Extra AFDC benefits will be denied to welfare recipients who get pregnant after the plan is implemented;

Unmarried mothers under 18 will be required to stay in school and live with a parent or adult relative in order to receive benefits;

Unmarried fathers will be required to stay in school or be held liable for child support.

The plan's work component, called "VIEW - Virginia Initiative for Employment Not Welfare," will be phased in over four years. About 30 localities were selected for the first year of the phase-in. The state has allocated $7.8 million to help those localities cover the extra costs of the program.

That money will be used to pay day-care costs for the children of working welfare recipients, job training and education, and programs to find jobs and place recipients in them, said Martin Brown, a spokesman for state Secretary of Human Resources Kay Coles James.

The city and county of Culpeper, and Fauquier, Rappahannock, Orange and Madison counties will enter the program Wednesday. Bedford, Campbell, Amherst and Appomattox counties, and Lynchburg and Bedford will enter the program Oct. 1.

Every 90 days after that, several new localities will be added. Phase-in for localities in the Roanoke and New River valleys has not yet been scheduled.
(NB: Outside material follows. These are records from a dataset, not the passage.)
File: src/rtl/coal_pkg.sv
package coal_pkg;

  typedef enum logic [0:0] {
    ST_IDLE = 1'b0,
    ST_BUSY = 1'b1
  } coal_state_e;

endpackage

File: src/rtl/coal_lane_store.sv
module coal_lane_store #(
  parameter int LANES  = 32,
  parameter int ADDR_W = 32
) (
  input  logic                     clk,
  input  logic                     rst_n,
  input  logic                     load,
  input  logic [LANES-1:0]         act_in,
  input  logic [LANES*ADDR_W-1:0]  addr_in,
  input  logic                     clr_en,
  input  logic [LANES-1:0]         clr_mask,
  output logic [LANES-1:0]         pending,
  output logic [LANES*ADDR_W-1:0]  addr_q
);

  always_ff @(posedge clk) begin
    if (!rst_n) begin
      pending <= '0;
      addr_q  <= '0;
    end else if (load) begin
      pending <= act_in;
      addr_q  <= addr_in;
    end else if (clr_en) begin
      pending <= pending & ~clr_mask;
    end
  end

endmodule

File: src/rtl/coal_leader.sv
module coal_leader #(
  parameter int LANES = 32,
  localparam int IDX_W = (LANES > 1) ? $clog2(LANES) : 1
) (
  input  logic [LANES-1:0] pending,
  output logic             found,
  output logic [IDX_W-1:0] idx
);

  always_comb begin
    found = 1'b0;
    idx   = '0;
    for (int i = LANES - 1; i >= 0; i--) begin
      if (pending[i]) begin
        found = 1'b1;
        idx   = IDX_W'(i);
      end
    end
  end

endmodule

File: src/rtl/coal_line_match.sv
module coal_line_match #(
  parameter int LANES  = 32,
  parameter int ADDR_W = 32,
  parameter int OFF_W  = 7,
  localparam int IDX_W = (LANES > 1) ? $clog2(LANES) : 1
) (
  input  logic [LANES*ADDR_W-1:0] addr_q,
  input  logic [LANES-1:0]        pending,
  input  logic [IDX_W-1:0]        lead_idx,
  output logic [ADDR_W-1:0]       lead_line,
  output logic [LANES-1:0]        match
);

  function automatic logic [ADDR_W-1:0] line_base(input logic [ADDR_W-1:0] a);
    return {a[ADDR_W-1:OFF_W], {OFF_W{1'b0}}};
  endfunction

  logic [ADDR_W-1:0] lead_addr;

  assign lead_addr = addr_q[lead_idx*ADDR_W +: ADDR_W];
  assign lead_line = line_base(lead_addr);

  for (genvar g = 0; g < LANES; g++) begin : g_lane
    logic [ADDR_W-1:0] lane_line;
    assign lane_line = line_base(addr_q[g*ADDR_W +: ADDR_W]);
    assign match[g]  = pending[g] && (lane_line == lead_line);
  end

endmodule

File: src/rtl/warp_coalescer.sv
module warp_coalescer
  import coal_pkg::*;
#(
  parameter int LANES      = 32,
  parameter int ADDR_W     = 32,
  parameter int LINE_BYTES = 128,
  localparam int OFF_W = $clog2(LINE_BYTES),
  localparam int IDX_W = (LANES > 1) ? $clog2(LANES) : 1
) (
  input  logic                    clk,
  input  logic                    rst_n,
  input  logic                    req_valid,
  output logic                    req_ready,
  input  logic [LANES-1:0]        req_active,
  input  logic [LANES*ADDR_W-1:0] req_addr,
  output logic                    txn_valid,
  input  logic                    txn_ready,
  output logic [ADDR_W-1:0]       txn_line,
  output logic [LANES-1:0]        txn_mask,
  output logic                    done
);

  coal_state_e             state_q;
  logic                    done_q;
  logic [LANES-1:0]        pending;
  logic [LANES*ADDR_W-1:0] addr_q;
  logic                    leader_found;
  logic [IDX_W-1:0]        leader_idx;
  logic [LANES-1:0]        match;

  // named internal events
  logic                    req_accept;
  logic                    req_empty;
  logic                    txn_fire;
  logic                    txn_final;
  logic [LANES-1:0]        rest_mask;

  assign req_ready  = (state_q == ST_IDLE);
  assign req_accept = req_valid && req_ready;
  assign req_empty  = (req_active == '0);
  assign txn_valid  = (state_q == ST_BUSY) && leader_found;
  assign txn_mask   = match;
  assign txn_fire   = txn_valid && txn_ready;
  assign rest_mask  = pending & ~match;
  assign txn_final  = txn_fire && (rest_mask == '0);
  assign done       = done_q;

  coal_lane_store #(.LANES(LANES), .ADDR_W(ADDR_W)) store_i (
    .clk      (clk),
    .rst_n    (rst_n),
    .load     (req_accept),
    .act_in   (req_active),
    .addr_in  (req_addr),
    .clr_en   (txn_fire),
    .clr_mask (match),
    .pending  (pending),
    .addr_q   (addr_q)
  );

  coal_leader #(.LANES(LANES)) leader_i (
    .pending (pending),
    .found   (leader_found),
    .idx     (leader_idx)
  );

  coal_line_match #(.LANES(LANES), .ADDR_W(ADDR_W), .OFF_W(OFF_W)) match_i (
    .addr_q    (addr_q),
    .pending   (pending),
    .lead_idx  (leader_idx),
    .lead_line (txn_line),
    .match     (match)
  );

  always_ff @(posedge clk) begin
    if (!rst_n) begin
      state_q <= ST_IDLE;
      done_q  <= 1'b0;
    end else begin
      done_q <= (req_accept && req_empty) || txn_final;
      if (req_accept) begin
        state_q <= req_empty ? ST_IDLE : ST_BUSY;
      end else if (txn_final) begin
        state_q <= ST_IDLE;
      end
    end
  end

endmodule

File: config.mk
export PLATFORM = sky130hd
export DESIGN_NAME = warp_coalescer
export DESIGN_NICKNAME = d
export VERILOG_FILES = /design/src/rtl/coal_pkg.sv /design/src/rtl/coal_lane_store.sv /design/src/rtl/coal_leader.sv /design/src/rtl/coal_line_match.sv /design/src/rtl/warp_coalescer.sv
export SDC_FILE = /design/constraint.sdc
export NUM_CORES = 2
export LEC_CHECK = 0
export CAP_MARGIN = 20
export CORE_AREA = 4 4 436 438
export CTS_CLUSTER_DIAMETER = 60
export DETAILED_ROUTE_END_ITERATION = 8
export DIE_AREA = 0 0 440 442
export GPL_ROUTABILITY_DRIVEN = 0
export GPL_TIMING_DRIVEN = 1
export PLACE_DENSITY = 0.56
export SYNTH_ARGS = -nofsm -noshare
export SYNTH_HDL_FRONTEND = slang
export SYNTH_HIERARCHICAL = 1
export SYNTH_SLANG_ARGS = --single-unit
File: constraint.sdc
create_clock -name clk -period 7.77 [get_ports clk]
set_clock_uncertainty 0.15 [all_clocks]
set_input_delay 1.554 -clock clk [delete_from_list [all_inputs] [get_ports clk]]
set_output_delay 1.554 -clock clk [all_outputs]
set_load 0.005 [all_outputs]
==> flow_summary.ini <==
[worst_setup_path]
worstSetupStartpointType = flip-flop
cp_cell_sequence = nor4_4 > a21oi_2 > o21ai_1 > a21oi_2 > nor4b_4 > buf_4 > buf_12 > nor2b_4 > buf_4 > clkbuf_16 > a22oi_1 > nand3_1 > nand4_4 > buf_12 > buf_4 > xor2_1 > nor4_2 > nand4_1 > nor4_2 > buf_4 > clkdlybuf4s50_1
crit_cells = 21
r2r_slack_ps = 950
crit_path_max_fanout = 18
critPathBufInv = 8
path_delay_family = simple AND/OR/NAND/NOR gates
path_common_cell = buf_4
crit_path_end_kind = output port
arrival_ps = 6070
crit_slowest_cell = clkdlybuf4s50_1
cp_slowest_stage_delay_ps = 530
worstPathRequired_ps = 6070
worstRegToRegCells = 30
path_class = reg -> out

[sta]
max_freq_mhz = 129
hold_violations = 0
rsz0062_at_grt = true
worst_slack_ps = -2.80
period_share_pct = 100
min_period_ps = 7770
setup_violations = 1
max-slew-margin-rel_pct = -7.58
slew_viol_final = 143
tightest_slew_ps = 1610

[clocking]
cts_root_buffer = clkbuf_16
clk_pin_slew_worst_paths_ps = 60
cts_inserted_buffers = 112
clkLatencyLatePin_ps = 810
cts_tree = done
htreeDepth = 3
clk_path_buf_depth = 3
cts_hold_buffers = 0
cts_sinks = 834

[cells_and_area]
fillCellCount = 18800
drive_gt1_share_pct = 16.1
final_cell_mix = mux2i_1 (1,153), clkdlybuf4s50_1 (876), dfxtp_1 (822)
area_delta_synth_final_pct = 41.0
utilization_pct = 37.4
postLayoutCellArea_mm2 = 0.0698
nets = 7111
layout_commonest_cell = mux2i_1
stdcell_count = 8659

[global_routing]
grt_first_pass_wirelength_mm = 363
grt_pass1_vias = 43100
grt_max_degree = 283
grt-ovfl-total = 0
grt_usage_pct = 27.0
antenna_found_initial = 30

[floorplanning]
coreArea_mm2 = 0.187
fp.dieW_um = 440
die-area_mm2 = 0.194
start_util_pct = 26.5
die_h_um = 442
io-pin-count = 1127
rows = 159

[detailed_routing]
vias = 44100
drc = 0
vias_per_cell = 5.09
wl_mm = 285
first_pass_iters = 6
ant_nets = 0
first_iter_violations = 4703
wl_per_cell_um = 32.9

[pwr]
power_leakage_nw = 27.8
vdd_drop_max_v = 0.000174
powerDensity_mw_per_mm2 = 314
finalPower_mw = 21.9

[flow_run]
cap_violations = 0

[synth]
ys_warn_count = 6
synth_cells = 4973
synth_area_mm2 = 0.0495
post_synth.cell_area_avg_um2 = 9.95

[placement]
dp_cells = 8263
portBuffers = 895
dp_hpwl_mm = 220
pre_cts_ws_ps = -447
dpl_cell_area_mm2 = 0.0624

[min_path]
min_path_type = reg -> reg
hold_depth = 2

[run_status]
status = complete, but fails checks
violations = max-slew violations, negative setup slack
what timing repair did:
item                       4_1_cts  5_1_grt
setup endpoints to repair       33       31
pin swaps                       20       93
resized for setup              156      215
buffers inserted                25      124
cloned                           4       18
report_power, final:
| part | switching [mW] | total [mW] | internal (mW) |
|---|---|---|---|
| combinational | 6.61 | 11.6 | 5.00 |
| sequential | 0.456 | 5.02 | 4.56 |
| clock | 2.26 | 5.30 | 3.05 |
| total | 9.33 | 21.9 | 12.6 |
per-stage QoR:
step | TNS (ps) | hold slack (ps)
floorplan | 0 | 328
global placement | -848 | 387
detailed placement | -3770 | 389
CTS | -1330 | 399
global route | -387 | 409
finish | -2.80 | 399
path summary, 6_finish.rpt:
path                                           from             endpoint
worst min register to register  store_i/addr_q[396]  store_i/addr_q[396]
worst max-delay path            store_i/pending[24]          txn_mask[6]
worst max register to register  store_i/pending[19]                 done
worst min-delay path            store_i/addr_q[396]  store_i/addr_q[396]
flip-flops by register name, summed over array words and instances (netlist names):
register         cells
store_i/pending     32
store_i/addr_q     800
done                 1
state_q              1
area by class of cell:
| class | instances | area [µm²] | area share, % |
|---|---|---|---|
| Inverter | 30 | 113 | 0.161 |
| Antenna cell | 20 | 50.0 | 0.0717 |
| Timing Repair Buffer | 1390 | 14500 | 20.8 |
| Tap cell | 2495 | 3120 | 4.47 |
| Sequential cell | 834 | 16700 | 23.9 |
| Multi-Input combinational cell | 3683 | 31500 | 45.1 |
| Clock buffer | 141 | 3100 | 4.45 |
| Clock inverter | 66 | 704 | 1.01 |
worst register-to-register path: cells and delay by family (launching register included):
family	cells	cell delay, ps
AND/OR/NAND/NOR	6	1660
XOR/XNOR	1	130
buffers and inverters	13	2140
AO/OA/AOI/OAI	9	1360
multiplexers	1	610
flip-flops	1	680
per-layer routing:
metal | vias to the layer above | track usage [%] | wire length, µm
met5 | - | 0 | 183
met4 | 16 | 13.7 | 18600
met3 | 629 | 5.12 | 22700
met2 | 2314 | 44.7 | 132000
met1 | 21600 | 33.3 | 111000
li1 | 19500 | - | -
No activity file was read; power rests on OpenSTA's default activity.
"VIEW" requires able-bodied recipients to begin working for their benefits 90 days after their locality enters the program. Recipients must sign an agreement of personal responsibility. Failure to sign the agreement can result in termination of AFDC benefits.

Earned income will be disregarded as long as earnings plus the AFDC allotment do not exceed federal poverty guidelines.

Under final terms of the waiver, the state agreed to make exceptions for hardship cases.

The federal government wanted to ensure "that there would be exceptions for people ... that they would be able to argue that if circumstances prevented them from being able to find jobs, the state could grant them extension in cash benefits," said Michael Kharfen, Health and Human Services spokesman.

The plan would shift many of the program's costs to localities. Critics charge the state has not prepared an adequate pool of jobs for those who will be asked to work for their benefits.

State officials admit they are not sure where they will find all the jobs necessary for the program.

"Much of this we're making up as we go along," said Clarence H. Carter, executive director of the Governor's Employment and Training Council, who will oversee the jobs portion of welfare reform.

State officials point to estimates that the Virginia economy created some 87,000 new jobs last year. The challenge will be to match thousands of people - many with few skills and little training - with job vacancies, many of which require training and skills.

The Associated Press contributed information to this story.